The stage was enhanced by crosswinds but if this was spice it was low on the Scoville scale. It was notable for Tadej Pogačar being alone up front while all his team mates were caught out. UAE can be a fearsome team but sometimes remind us they’re the old Lampre that happened to stumble across a gold bar.

Little else happened. Mads Pedersen collected the combativity prize for starting and contesting the intermediate sprint after his scary tumble the previous day. We keep seeing days without attacks, probably something to explore in a blog post one afternoon next week when the same happens again.

The Route: just 25km and a stage in four parts:

  • First after touring Nuits-Saint-Georges it’s out on a regular road to the first time check, it’s fast but no billiard table.
  • Soon after there’s a right turn and four kilometres uphill with the first kilometre at 7% and then a dip before it drags up again to the second time check, not more than 1-2%. After this there’s for 500m at 5-6% again. This is all on a smaller road and while not savage, tricky to know when to accelerate
  • Then a reciprocal descent that twists and turns
  • After the third time check there’s a wide, flat road to the finish.

The Contenders: it’s hard to see past Tadej Pogačar (UAE) and Remco Evenepoel (Soudal-Quickstep). Pogačar was beaten in his last time trial in Italy so he’s not invincible but that was a flatter course, he’ll like today’s version with the climbing and the absence of flat course specialists, no Ganna, no Tarling. Evenepoel won the Dauphiné TT and he’s looking sharper since but the stage win is a goal, closing the 45 second deficit to Pogačar, taking back two seconds per kilometre, feels outlandish.

Primož Roglič (Red Bull) can do great time trials but his form at the same level as the two named already?

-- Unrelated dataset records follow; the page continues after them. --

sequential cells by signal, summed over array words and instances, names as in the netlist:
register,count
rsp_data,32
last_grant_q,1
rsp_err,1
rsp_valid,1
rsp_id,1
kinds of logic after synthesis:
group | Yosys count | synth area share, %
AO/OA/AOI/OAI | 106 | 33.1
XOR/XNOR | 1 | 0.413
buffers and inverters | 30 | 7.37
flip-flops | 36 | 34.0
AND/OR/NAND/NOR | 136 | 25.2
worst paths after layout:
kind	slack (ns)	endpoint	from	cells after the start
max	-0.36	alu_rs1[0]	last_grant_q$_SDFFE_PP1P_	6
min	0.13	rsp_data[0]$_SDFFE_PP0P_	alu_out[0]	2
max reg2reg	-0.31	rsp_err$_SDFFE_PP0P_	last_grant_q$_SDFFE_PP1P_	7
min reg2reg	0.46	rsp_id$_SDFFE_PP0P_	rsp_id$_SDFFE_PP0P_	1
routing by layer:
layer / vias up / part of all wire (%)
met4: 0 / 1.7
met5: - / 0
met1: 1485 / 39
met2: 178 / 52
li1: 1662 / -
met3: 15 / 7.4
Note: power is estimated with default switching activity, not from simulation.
===== src/rtl/gray_step_decoder.sv =====
// gray_step_decoder: takes a stream of Gray-coded position samples and decodes
// each one to binary. It classifies the move from the previous sample as
// HOLD, UP, DOWN or ERR, and keeps a wrapping position count plus a saturating
// error count. A one-entry output register holds each result (latency 1), and
// a new result can replace the current one in the same cycle it drains.
module gray_step_decoder #(
   parameter int W     = 4,
   parameter int POS_W = 8,
   parameter int ERR_W = 8
) (
   input  logic             clk,
   input  logic             rst,
   input  logic             in_valid,
   output logic             in_ready,
   input  logic [W-1:0]     g_in,
   output logic             out_valid,
   input  logic             out_ready,
   output logic [W-1:0]     out_bin,
   output logic [W-1:0]     out_gray,
   output logic [1:0]       out_step,
   output logic             out_first,
   output logic [POS_W-1:0] pos,
   output logic [ERR_W-1:0] err_cnt
);

   localparam logic [0:0] S_IDLE  = 1'b0;  // no reference sample yet
   localparam logic [0:0] S_TRACK = 1'b1;  // out_bin holds the reference

   localparam logic [1:0] STEP_HOLD = 2'b00;
   localparam logic [1:0] STEP_UP   = 2'b01;
   localparam logic [1:0] STEP_DOWN = 2'b10;
   localparam logic [1:0] STEP_ERR  = 2'b11;

   logic [0:0]   state;
   logic         accept;
   logic [W-1:0] cur_bin;
   logic [W-1:0] diff;
   logic [1:0]   step;

   // Convert Gray to binary by a prefix XOR that runs from the MSB down.
   function automatic logic [W-1:0] gray2bin(input logic [W-1:0] g);
      logic [W-1:0] b;
      b[W-1] = g[W-1];
      for (int i = W - 2; i >= 0; i--) begin
         b[i] = b[i+1] ^ g[i];
      end
      return b;
   endfunction

   // in_ready depends only on the output register, so g_in has no path to any output.
   assign in_ready = !out_valid || out_ready;
   assign accept   = in_valid && in_ready;

   // Decode the incoming sample and classify it against the reference sample.
   // The reference is always the last accepted binary, which out_bin already
   // holds, so no separate register is needed. The modulo-2^W difference
   // covers the wrap cases without extra logic: 0 - all-ones is +1, and
   // all-ones - 0 is -1.
   always_comb begin
      cur_bin = gray2bin(g_in);
      diff    = cur_bin - out_bin;
      step    = STEP_ERR;
      if (diff == '0)
         step = STEP_HOLD;
      else if (diff == W'(1))
         step = STEP_UP;
      else if (diff == '1)
         step = STEP_DOWN;
   end

   // Output register: load on accept, drop valid when drained with nothing new.
   always_ff @(posedge clk) begin
      if (rst) begin
         out_valid <= 1'b0;
         out_bin   <= '0;
         out_gray  <= '0;
         out_step  <= STEP_HOLD;
         out_first <= 1'b0;
      end else if (accept) begin
         out_valid <= 1'b1;
         out_bin   <= cur_bin;
         out_gray  <= g_in;
         out_step  <= (state == S_IDLE) ? STEP_HOLD : step;
         out_first <= (state == S_IDLE);
      end else if (out_ready) begin
         out_valid <= 1'b0;
      end
   end

   // Tracking state: the first accepted sample after reset becomes the
   // reference. After that the decoder stays in TRACK, and it resyncs to each
   // new sample even after an error.
   always_ff @(posedge clk) begin
      if (rst)
         state <= S_IDLE;
      else if (accept)
         state <= S_TRACK;
   end

   // Position counter: wraps modulo 2^POS_W in both directions.
   always_ff @(posedge clk) begin
      if (rst) begin
         pos <= '0;
      end else if (accept && state == S_TRACK) begin
         if (step == STEP_UP)
            pos <= pos + POS_W'(1);
         else if (step == STEP_DOWN)
            pos <= pos - POS_W'(1);
      end
   end

   // Error counter: stops at all-ones so that a burst of errors never looks small.
   always_ff @(posedge clk) begin
      if (rst) begin
         err_cnt <= '0;
      end else if (accept && state == S_TRACK && step == STEP_ERR && err_cnt != '1) begin
         err_cnt <= err_cnt + ERR_W'(1);
      end
   end

endmodule
===== src/rtl/issue_sched.sv =====
// In-order issue scheduler: a small instruction FIFO whose head is checked against a
// 64-entry register scoreboard and dispatched to one free execution unit per cycle.
module issue_sched #(
  parameter int unsigned DEPTH   = 4,
  parameter int unsigned NUM_ALU = 2
) (
  input  logic               clk,
  input  logic               rst_n,
  input  logic               i_in_valid,
  output logic               o_in_ready,
  input  logic               i_in_type,
  input  logic [2:0]         i_in_unit,
  input  logic [5:0]         i_in_r1_rn,
  input  logic [5:0]         i_in_r2_rn,
  input  logic [5:0]         i_in_rd_rn,
  input  logic [5:0]         i_in_rd2_rn,
  input  logic               i_flush,
  input  logic               i_wb0_en,
  input  logic [5:0]         i_wb0_rn,
  input  logic               i_wb1_en,
  input  logic [5:0]         i_wb1_rn,
  output logic [NUM_ALU-1:0] o_alu_en,
  input  logic [NUM_ALU-1:0] i_alu_busy,
  output logic               o_advint_en,
  output logic               o_memunit_en,
  output logic               o_branch_en,
  input  logic               i_advint_busy,
  input  logic               i_memunit_busy,
  input  logic               i_branch_busy,
  output logic [5:0]         o_rd_out_rn,
  output logic [5:0]         o_rd2_out_rn,
  output logic [5:0]         o_r1_out_rn,
  output logic [5:0]         o_r2_out_rn,
  output logic               o_illegal,
  output logic [63:0]        o_reg_busy
);

  localparam int unsigned PtrW = (DEPTH > 1) ? $clog2(DEPTH) : 1;
  localparam int unsigned CntW = PtrW + 1;

  typedef struct packed {
    logic       typ;
    logic [2:0] unit;
    logic [5:0] r1;
    logic [5:0] r2;
    logic [5:0] rd;
    logic [5:0] rd2;
  } entry_t;

  entry_t              r_queue [DEPTH];
  logic [PtrW-1:0]     r_wr_ptr, r_rd_ptr;
  logic [CntW-1:0]     r_count;
  logic [63:0]         r_reg_busy;
  logic [NUM_ALU-1:0]  r_alu_en;
  logic                r_advint_en, r_memunit_en, r_branch_en, r_illegal;
  logic [5:0]          r_rd_out, r_rd2_out, r_r1_out, r_r2_out;

  entry_t              w_head;
  logic                w_head_valid;
  logic                w_is_alu, w_is_adv, w_is_mem, w_is_br, w_is_ill;
  logic [63:0]         w_wb_clr, w_sb_eff, w_set, w_reg_busy_d;
  logic                w_hazard;
  logic [NUM_ALU-1:0]  w_alu_sel;
  logic                w_alu_free, w_unit_free;
  logic                w_issue, w_drop, w_pop, w_push;

  assign w_head       = r_queue[r_rd_ptr];
  assign w_head_valid = (r_count != '0);
  assign o_in_ready   = (r_count != CntW'(DEPTH));

  assign w_is_alu = ~w_head.unit[2];
  assign w_is_adv = ~w_head.typ & (w_head.unit == 3'd4);
  assign w_is_mem = w_head.typ & (w_head.unit inside {3'd4, 3'd5, 3'd6});
  assign w_is_br  = (w_head.unit == 3'd7);
  assign w_is_ill = ~w_head.typ & (w_head.unit inside {3'd5, 3'd6});

  // Write-backs landing this cycle are already visible to the hazard check.
  always_comb begin
    w_wb_clr = '0;
    if (i_wb0_en) w_wb_clr[i_wb0_rn] = 1'b1;
    if (i_wb1_en) w_wb_clr[i_wb1_rn] = 1'b1;
  end
  assign w_sb_eff = r_reg_busy & ~w_wb_clr;

  assign w_hazard = w_sb_eff[w_head.r1] | w_sb_eff[w_head.r2] | w_sb_eff[w_head.rd] |
                    (w_is_adv & w_sb_eff[w_head.rd2]);

  always_comb begin
    w_alu_sel  = '0;
    w_alu_free = 1'b0;
    for (int i = 0; i < int'(NUM_ALU); i++) begin
      if (!i_alu_busy[i] && !w_alu_free) begin
        w_alu_sel[i] = 1'b1;
        w_alu_free   = 1'b1;
      end
    end
  end

  assign w_unit_free = (w_is_alu & w_alu_free) | (w_is_adv & ~i_advint_busy) |
                       (w_is_mem & ~i_memunit_busy) | (w_is_br & ~i_branch_busy);

  assign w_issue = w_head_valid & ~i_flush & ~w_is_ill & ~w_hazard & w_unit_free;
  assign w_drop  = w_head_valid & ~i_flush & w_is_ill;
  assign w_pop   = w_issue | w_drop;
  assign w_push  = i_in_valid & o_in_ready & ~i_flush;

  // Set is ORed after the clear so a same-edge set wins; r0 is never tracked.
  always_comb begin
    w_set = '0;
    if (w_issue) begin
      w_set[w_head.rd] = 1'b1;
      if (w_is_adv) w_set[w_head.rd2] = 1'b1;
    end
    w_set[0] = 1'b0;
  end
  assign w_reg_busy_d = w_sb_eff | w_set;

  always_ff @(posedge clk) begin
    if (w_push) begin
      r_queue[r_wr_ptr] <= '{typ: i_in_type, unit: i_in_unit, r1: i_in_r1_rn,
                             r2: i_in_r2_rn, rd: i_in_rd_rn, rd2: i_in_rd2_rn};
    end
  end

  always_ff @(posedge clk or negedge rst_n) begin
    if (!rst_n) begin
      r_wr_ptr     <= '0;
      r_rd_ptr     <= '0;
      r_count      <= '0;
      r_reg_busy   <= '0;
      r_alu_en     <= '0;
      r_advint_en  <= 1'b0;
      r_memunit_en <= 1'b0;
      r_branch_en  <= 1'b0;
      r_illegal    <= 1'b0;
      r_rd_out     <= '0;
      r_rd2_out    <= '0;
      r_r1_out     <= '0;
      r_r2_out     <= '0;
    end else begin
      r_reg_busy <= w_reg_busy_d;
      if (i_flush) begin
        r_wr_ptr <= '0;
        r_rd_ptr <= '0;
        r_count  <= '0;
      end else begin
        if (w_push) r_wr_ptr <= r_wr_ptr + PtrW'(1);
        if (w_pop)  r_rd_ptr <= r_rd_ptr + PtrW'(1);
        r_count <= r_count + CntW'(w_push) - CntW'(w_pop);
      end
      r_alu_en     <= (w_issue & w_is_alu) ? w_alu_sel : '0;
      r_advint_en  <= w_issue & w_is_adv;
      r_memunit_en <= w_issue & w_is_mem;
      r_branch_en  <= w_issue & w_is_br;
      r_illegal    <= w_drop;
      if (w_issue) begin
        r_rd_out  <= w_head.rd;
        r_rd2_out <= w_head.rd2;
        r_r1_out  <= w_head.r1;
        r_r2_out  <= w_head.r2;
      end
    end
  end

  assign o_alu_en     = r_alu_en;
  assign o_advint_en  = r_advint_en;
  assign o_memunit_en = r_memunit_en;
  assign o_branch_en  = r_branch_en;
  assign o_illegal    = r_illegal;
  assign o_rd_out_rn  = r_rd_out;
  assign o_rd2_out_rn = r_rd2_out;
  assign o_r1_out_rn  = r_r1_out;
  assign o_r2_out_rn  = r_r2_out;
  assign o_reg_busy   = r_reg_busy;

endmodule
[src/rtl/pc_run_ctrl.sv]
// pc_run_ctrl -- run/pause/single-step sequencer for the program counter.
//
// Produces the PC update enable and the wrap-to-zero load for the PC register
// beside it. The pause switch and the step button are synchronised (2 FF); the
// step button is also debounced, and each accepted press produces one step
// pulse. Retired PC updates are counted for the board display.
//
// Optional feature: define PC_BRKPT_EN to add the PC breakpoint (bp_addr,
// bp_valid ports and the BREAK state). Without it the ports do not exist, no
// breakpoint ever hits, and state 2'b11 is decoded as RUN.
//
// Parameters:
//   DB_CYCLES  consecutive differing synced samples before the button level flips
//   WRAP_ADDR  npc value at which the PC loads 0 instead of npc
//   CNT_W      width of retire_cnt
//
// Ports:
//   clk        system clock, rising edge
//   rst        asynchronous, active-high reset
//   sw_i       board switches; sw_i[1] = pause, other bits ignored
//   step_btn   raw single-step pushbutton (bouncy, asynchronous)
//   pc, npc    current PC and next PC
//   bp_addr    breakpoint address (PC_BRKPT_EN only)
//   bp_valid   breakpoint armed (PC_BRKPT_EN only)
//   pc_we      PC register loads this cycle
//   pc_wrap    with pc_we: PC loads 0 instead of npc
//   halted     state is PAUSE or BREAK
//   run_state  00 RUN, 01 PAUSE, 10 STEP, 11 BREAK
//   retire_cnt number of cycles with pc_we = 1 (wraps)

module pc_run_ctrl #(
    parameter int unsigned DB_CYCLES = 1_000_000,
    parameter logic [31:0] WRAP_ADDR = 32'h48,
    parameter int unsigned CNT_W     = 32
) (
    input  logic             clk,
    input  logic             rst,
    input  logic [15:0]      sw_i,
    input  logic             step_btn,
    input  logic [31:0]      pc,
    input  logic [31:0]      npc,
`ifdef PC_BRKPT_EN
    input  logic [31:0]      bp_addr,
    input  logic             bp_valid,
`endif
    output logic             pc_we,
    output logic             pc_wrap,
    output logic             halted,
    output logic [1:0]       run_state,
    output logic [CNT_W-1:0] retire_cnt
);

    localparam int unsigned DbW = (DB_CYCLES > 1) ? $clog2(DB_CYCLES) : 1;
    localparam logic [DbW-1:0] DbLast = DbW'(DB_CYCLES - 1);

    typedef enum logic [1:0] {
        StRun   = 2'b00,
        StPause = 2'b01,
        StStep  = 2'b10,
        StBreak = 2'b11
    } run_state_e;

    // Synchronisers
    logic pause_meta_q, pause_sync_q;
    logic step_meta_q, step_sync_q;

    // Debouncer
    logic           step_level_q, step_level_d;
    logic [DbW-1:0] db_cnt_q, db_cnt_d;
    logic           step_pulse_q, step_pulse_d;

    // Sequencer
    run_state_e       state_q, state_d, cur_st;
    logic [CNT_W-1:0] retire_cnt_q, retire_cnt_d;
    logic             bp_hit;

`ifdef PC_BRKPT_EN
    assign cur_st = state_q;
    assign bp_hit = (cur_st == StRun) & bp_valid & (pc == bp_addr);

    logic unused_sw;
    assign unused_sw = ^{sw_i[15:2], sw_i[0]};
`else
    // BREAK cannot be entered without the breakpoint; treat it as RUN.
    assign cur_st = (state_q == StBreak) ? StRun : state_q;
    assign bp_hit = 1'b0;

    logic unused_in;
    assign unused_in = ^{sw_i[15:2], sw_i[0], pc};
`endif

    // The accepted level flips only after DB_CYCLES consecutive cycles of
    // disagreement; any agreeing sample restarts the count.
    always_comb begin
        step_level_d = step_level_q;
        db_cnt_d     = db_cnt_q;
        step_pulse_d = 1'b0;
        if (step_sync_q == step_level_q) begin
            db_cnt_d = '0;
        end else if (db_cnt_q == DbLast) begin
            step_level_d = step_sync_q;
            db_cnt_d     = '0;
            step_pulse_d = step_sync_q;  // only a 0->1 flip is a press
        end else begin
            db_cnt_d = db_cnt_q + DbW'(1);
        end
    end

    // Next state. A step pulse outside PAUSE/BREAK is simply dropped.
    always_comb begin
        state_d = cur_st;
        unique case (cur_st)
            StRun: begin
                if (bp_hit)            state_d = StBreak;
                else if (pause_sync_q) state_d = StPause;
                else                   state_d = StRun;
            end
            StPause: begin
                if (!pause_sync_q)     state_d = StRun;  // releasing pause beats a step
                else if (step_pulse_q) state_d = StStep;
                else                   state_d = StPause;
            end
            StStep: state_d = StPause;
            StBreak: begin
`ifdef PC_BRKPT_EN
                state_d = step_pulse_q ? StStep : StBreak;
`else
                state_d = StRun;
`endif
            end
            default: state_d = StRun;
        endcase
    end

    // The hit cycle masks pc_we so the PC holds at the breakpoint address.
    assign pc_we     = ~rst & (((cur_st == StRun) & ~bp_hit) | (cur_st == StStep));
    assign pc_wrap   = pc_we & (npc == WRAP_ADDR);
    assign halted    = (cur_st == StPause) | (cur_st == StBreak);
    assign run_state = cur_st;

    always_comb begin
        retire_cnt_d = retire_cnt_q;
        if (pc_we) begin
            retire_cnt_d = retire_cnt_q + CNT_W'(1);
        end
    end

    assign retire_cnt = retire_cnt_q;

    always_ff @(posedge clk or posedge rst) begin
        if (rst) begin
            pause_meta_q <= 1'b0;
            pause_sync_q <= 1'b0;
            step_meta_q  <= 1'b0;
            step_sync_q  <= 1'b0;
            step_level_q <= 1'b0;
            db_cnt_q     <= '0;
            step_pulse_q <= 1'b0;
            state_q      <= StRun;
            retire_cnt_q <= '0;
        end else begin
            pause_meta_q <= sw_i[1];
            pause_sync_q <= pause_meta_q;
            step_meta_q  <= step_btn;
            step_sync_q  <= step_meta_q;
            step_level_q <= step_level_d;
            db_cnt_q     <= db_cnt_d;
            step_pulse_q <= step_pulse_d;
            state_q      <= state_d;
            retire_cnt_q <= retire_cnt_d;
        end
    end

endmodule
===== src/rtl/cam_match_encoder.sv =====
// Captures one CAM match vector per search and streams every matching entry index,
// lowest first, over a valid/ready handshake; reports misses and the hit count.
module cam_match_encoder
  import cam_pkg::*;
#(
  parameter int unsigned ADDR_WIDTH = 5,
  parameter int unsigned DEPTH      = 1 << ADDR_WIDTH
) (
  input  logic                  clk_i,
  input  logic                  rst_ni,
  input  logic                  match_valid_i,
  output logic                  match_ready_o,
  input  logic [DEPTH-1:0]      match_vector_i,
  output logic [ADDR_WIDTH-1:0] index_o,
  output logic                  index_valid_o,
  input  logic                  index_ready_i,
  output logic                  index_last_o,
  output logic                  miss_o,
  output logic [ADDR_WIDTH:0]   hit_count_o
);

  cam_enc_state_e        state_q;
  logic [DEPTH-1:0]      pending_q;
  logic [ADDR_WIDTH:0]   hit_count_q;
  logic                  miss_q;

  logic [ADDR_WIDTH-1:0] enc_index;
  logic                  enc_any;
  logic                  busy;
  logic                  accept;
  logic                  last;
  logic                  handshake;

  cam_priority_encoder #(
    .ADDR_WIDTH (ADDR_WIDTH),
    .DEPTH      (DEPTH)
  ) u_prio_enc (
    .vec_i   (pending_q),
    .index_o (enc_index),
    .any_o   (enc_any)
  );

  assign busy      = (state_q == CAM_ENC_BUSY);
  assign accept    = match_valid_i && !busy;
  // Exactly one bit left: clearing the lowest set bit leaves nothing.
  assign last      = ((pending_q & (pending_q - DEPTH'(1))) == '0);
  assign handshake = busy && index_ready_i;

  assign match_ready_o = !busy;
  assign index_valid_o = busy && enc_any;
  assign index_o       = busy ? enc_index : '0;
  assign index_last_o  = busy && last;
  assign miss_o        = miss_q;
  assign hit_count_o   = hit_count_q;

  always_ff @(posedge clk_i or negedge rst_ni) begin
    if (!rst_ni) begin
      state_q     <= CAM_ENC_IDLE;
      pending_q   <= '0;
      hit_count_q <= '0;
      miss_q      <= 1'b0;
    end else begin
      miss_q <= 1'b0;
      unique case (state_q)
        CAM_ENC_IDLE: begin
          if (accept) begin
            hit_count_q <= (ADDR_WIDTH + 1)'(popcount(PopcountMaxWidth'(match_vector_i), DEPTH));
            if (match_vector_i == '0) begin
              miss_q <= 1'b1;
            end else begin
              pending_q <= match_vector_i;
              state_q   <= CAM_ENC_BUSY;
            end
          end
        end
        CAM_ENC_BUSY: begin
          if (handshake) begin
            pending_q[enc_index] <= 1'b0;
            if (last) state_q <= CAM_ENC_IDLE;
          end
        end
        default: state_q <= CAM_ENC_IDLE;
      endcase
    end
  end

endmodule

===== config.mk =====
export PLATFORM = sky130hd
export DESIGN_NAME = cam_match_encoder
export DESIGN_NICKNAME = d
export VERILOG_FILES = /design/src/rtl/cam_pkg.sv /design/src/rtl/cam_priority_encoder.sv /design/src/rtl/cam_match_encoder.sv
export SDC_FILE = /design/constraint.sdc
export NUM_CORES = 1
export LEC_CHECK = 0
export CAP_MARGIN = 15
export CORE_UTILIZATION = 40
export DETAILED_ROUTE_END_ITERATION = 10
export HOLD_SLACK_MARGIN = 0.02
export PLACE_DENSITY = 0.64
export SETUP_SLACK_MARGIN = 0.5
export SYNTH_ARGS = -nofsm -noshare
export SYNTH_HDL_FRONTEND = slang
export SYNTH_SLANG_ARGS = --single-unit
export TNS_END_PERCENT = 1

===== constraint.sdc =====
create_clock -name clk_i -period 3.6 [get_ports clk_i]
set_clock_uncertainty 0.05 [all_clocks]
set_input_delay 0.72 -clock clk_i [delete_from_list [all_inputs] [get_ports clk_i]]
set_output_delay 0.72 -clock clk_i [all_outputs]
set_load 0.005 [all_outputs]
$ cat config.mk
export PLATFORM = sky130hd
export DESIGN_NAME = scalar_wb_demux_16
export DESIGN_NICKNAME = d
export VERILOG_FILES = /design/src/rtl/scalar_wb_demux_16.sv
export SDC_FILE = /design/constraint.sdc
export NUM_CORES = 1
export LEC_CHECK = 0
export ABC_AREA = 1
export BUFFER_PORTS_ARGS = -buffer_cell sky130_fd_sc_hd__buf_2
export CAP_MARGIN = 10
export CORE_UTILIZATION = 54
export CTS_BUF_LIST = sky130_fd_sc_hd__clkbuf_2 sky130_fd_sc_hd__clkbuf_4 sky130_fd_sc_hd__clkbuf_8
export DETAILED_ROUTE_END_ITERATION = 8
export GPL_TIMING_DRIVEN = 0
export PLACE_DENSITY = 0.8
export SYNTH_ARGS = -nofsm -noshare
export SYNTH_HDL_FRONTEND = slang
export SYNTH_SLANG_ARGS = --single-unit
$ cat constraint.sdc
create_clock -name clk -period 2.45 [get_ports clk]
set_clock_uncertainty 0.15 [all_clocks]
set_input_delay 0.1225 -clock clk [delete_from_list [all_inputs] [get_ports clk]]
set_output_delay 0.1225 -clock clk [all_outputs]
set_load 0.05 [all_outputs]
$ cat src/rtl/scalar_wb_demux_16.sv
// Scalar write-back demux: buffers {index,data} write requests in an in-order FIFO
// and retires them into the 16 scalar registers Q00..Q15 that feed the read mux.
module scalar_wb_demux_16 #(
  parameter int N     = 4,
  parameter int DEPTH = 2
) (
  input  logic         clk,
  input  logic         rst_n,
  input  logic         in_valid,
  output logic         in_ready,
  input  logic [4:0]   in_addr,
  input  logic [N-1:0] in_data,
  input  logic         wr_hold,
  output logic [N-1:0] Q00,
  output logic [N-1:0] Q01,
  output logic [N-1:0] Q02,
  output logic [N-1:0] Q03,
  output logic [N-1:0] Q04,
  output logic [N-1:0] Q05,
  output logic [N-1:0] Q06,
  output logic [N-1:0] Q07,
  output logic [N-1:0] Q08,
  output logic [N-1:0] Q09,
  output logic [N-1:0] Q10,
  output logic [N-1:0] Q11,
  output logic [N-1:0] Q12,
  output logic [N-1:0] Q13,
  output logic [N-1:0] Q14,
  output logic [N-1:0] Q15,
  output logic [15:0]  pend,
  output logic         err_addr,
  output logic         idle
);

  localparam int PW = (DEPTH > 1) ? $clog2(DEPTH) : 1;
  localparam int CW = $clog2(DEPTH + 1);
  localparam logic [CW-1:0] FULL = CW'(DEPTH);
  localparam logic [PW-1:0] LAST = PW'(DEPTH - 1);

  logic [4:0]       addr_mem [DEPTH];
  logic [N-1:0]     data_mem [DEPTH];
  logic [DEPTH-1:0] vld;
  logic [PW-1:0]    wr_ptr;
  logic [PW-1:0]    rd_ptr;
  logic [CW-1:0]    count;
  logic [N-1:0]     regs [16];

  logic             push;
  logic             pop;
  logic [4:0]       head_addr;
  logic [N-1:0]     head_data;

  // A retire in the same cycle never frees a slot for a push: ready looks at count only.
  assign in_ready  = (count < FULL);
  assign idle      = (count == '0);
  assign push      = in_valid && in_ready;
  assign pop       = (count != '0) && !wr_hold;
  assign head_addr = addr_mem[rd_ptr];
  assign head_data = data_mem[rd_ptr];

  always_ff @(posedge clk or negedge rst_n) begin
    if (!rst_n) begin
      wr_ptr <= '0;
      rd_ptr <= '0;
      count  <= '0;
      vld    <= '0;
      for (int i = 0; i < DEPTH; i++) begin
        addr_mem[i] <= '0;
        data_mem[i] <= '0;
      end
    end else begin
      if (pop) begin
        vld[rd_ptr] <= 1'b0;
        rd_ptr      <= (rd_ptr == LAST) ? '0 : rd_ptr + 1'b1;
      end
      if (push) begin
        addr_mem[wr_ptr] <= in_addr;
        data_mem[wr_ptr] <= in_data;
        vld[wr_ptr]      <= 1'b1;
        wr_ptr           <= (wr_ptr == LAST) ? '0 : wr_ptr + 1'b1;
      end
      case ({push, pop})
        2'b10:   count <= count + 1'b1;
        2'b01:   count <= count - 1'b1;
        default: count <= count;
      endcase
    end
  end

  // Head entry commits to its register, or raises a one-cycle error if out of range.
  always_ff @(posedge clk or negedge rst_n) begin
    if (!rst_n) begin
      err_addr <= 1'b0;
      for (int k = 0; k < 16; k++) regs[k] <= '0;
    end else begin
      err_addr <= 1'b0;
      if (pop) begin
        if (!head_addr[4]) regs[head_addr[3:0]] <= head_data;
        else               err_addr <= 1'b1;
      end
    end
  end

  always_comb begin
    pend = '0;
    for (int i = 0; i < DEPTH; i++) begin
      if (vld[i] && !addr_mem[i][4]) pend[addr_mem[i][3:0]] = 1'b1;
    end
  end

  assign Q00 = regs[0];
  assign Q01 = regs[1];
  assign Q02 = regs[2];
  assign Q03 = regs[3];
  assign Q04 = regs[4];
  assign Q05 = regs[5];
  assign Q06 = regs[6];
  assign Q07 = regs[7];
  assign Q08 = regs[8];
  assign Q09 = regs[9];
  assign Q10 = regs[10];
  assign Q11 = regs[11];
  assign Q12 = regs[12];
  assign Q13 = regs[13];
  assign Q14 = regs[14];
  assign Q15 = regs[15];

endmodule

Ideally he’d take time to make himself a contender after looking on the back foot so far.

It’s another fitness test for Jonas Vingegaard (Visma-LAB) but hard to see him winning… and yet if he missed out on the Galibier he was able to respond when others could not and maybe a single chainring wasn’t the best choice for a tough climb and a terrifying descent. Team mate Wout van Aert has downplayed his form of late but this course suits.

Juan Ayuso (UAE) looks like a climber but he’s yet to win a summit finish but has won three World Tour level TTs. A tough ask today.

Stefan Küng (Groupama-FDJ) is a specialist and if he’s a big build he’s good on climbs. Unlike the others he hasn’t had to fight for position or race hard in the Alps but his energy saving so far is still modest, it’s still the first week; also sitting 75th overall means he goes earlier than the big names but there doesn’t look to be any significant weather advantage. Compatriot Stefan Bissegger (EF) is another specialist but he was a minute down in the Swiss champs which suggests it’ll be harder today.

Remco Evenepoel
Tadej Pogačar
Vingegaard, Roglič, WvA

Weather: hazy sunshine and 24°C and a faint breeze from the south, 5-10km/h.

TV: the first rider is Mark Cavendish and off at 1.05 CEST and the last rider is due in at 5.30pm CEST.

Postcard from Gevrey-Chambertin
If this year’s race is finishing in Nice it still includes a visit to the Champs Elysées as today’s course passes the “Elysian fields” of wine making, or at least that’s what locals and Burgundy wine promoters like to say.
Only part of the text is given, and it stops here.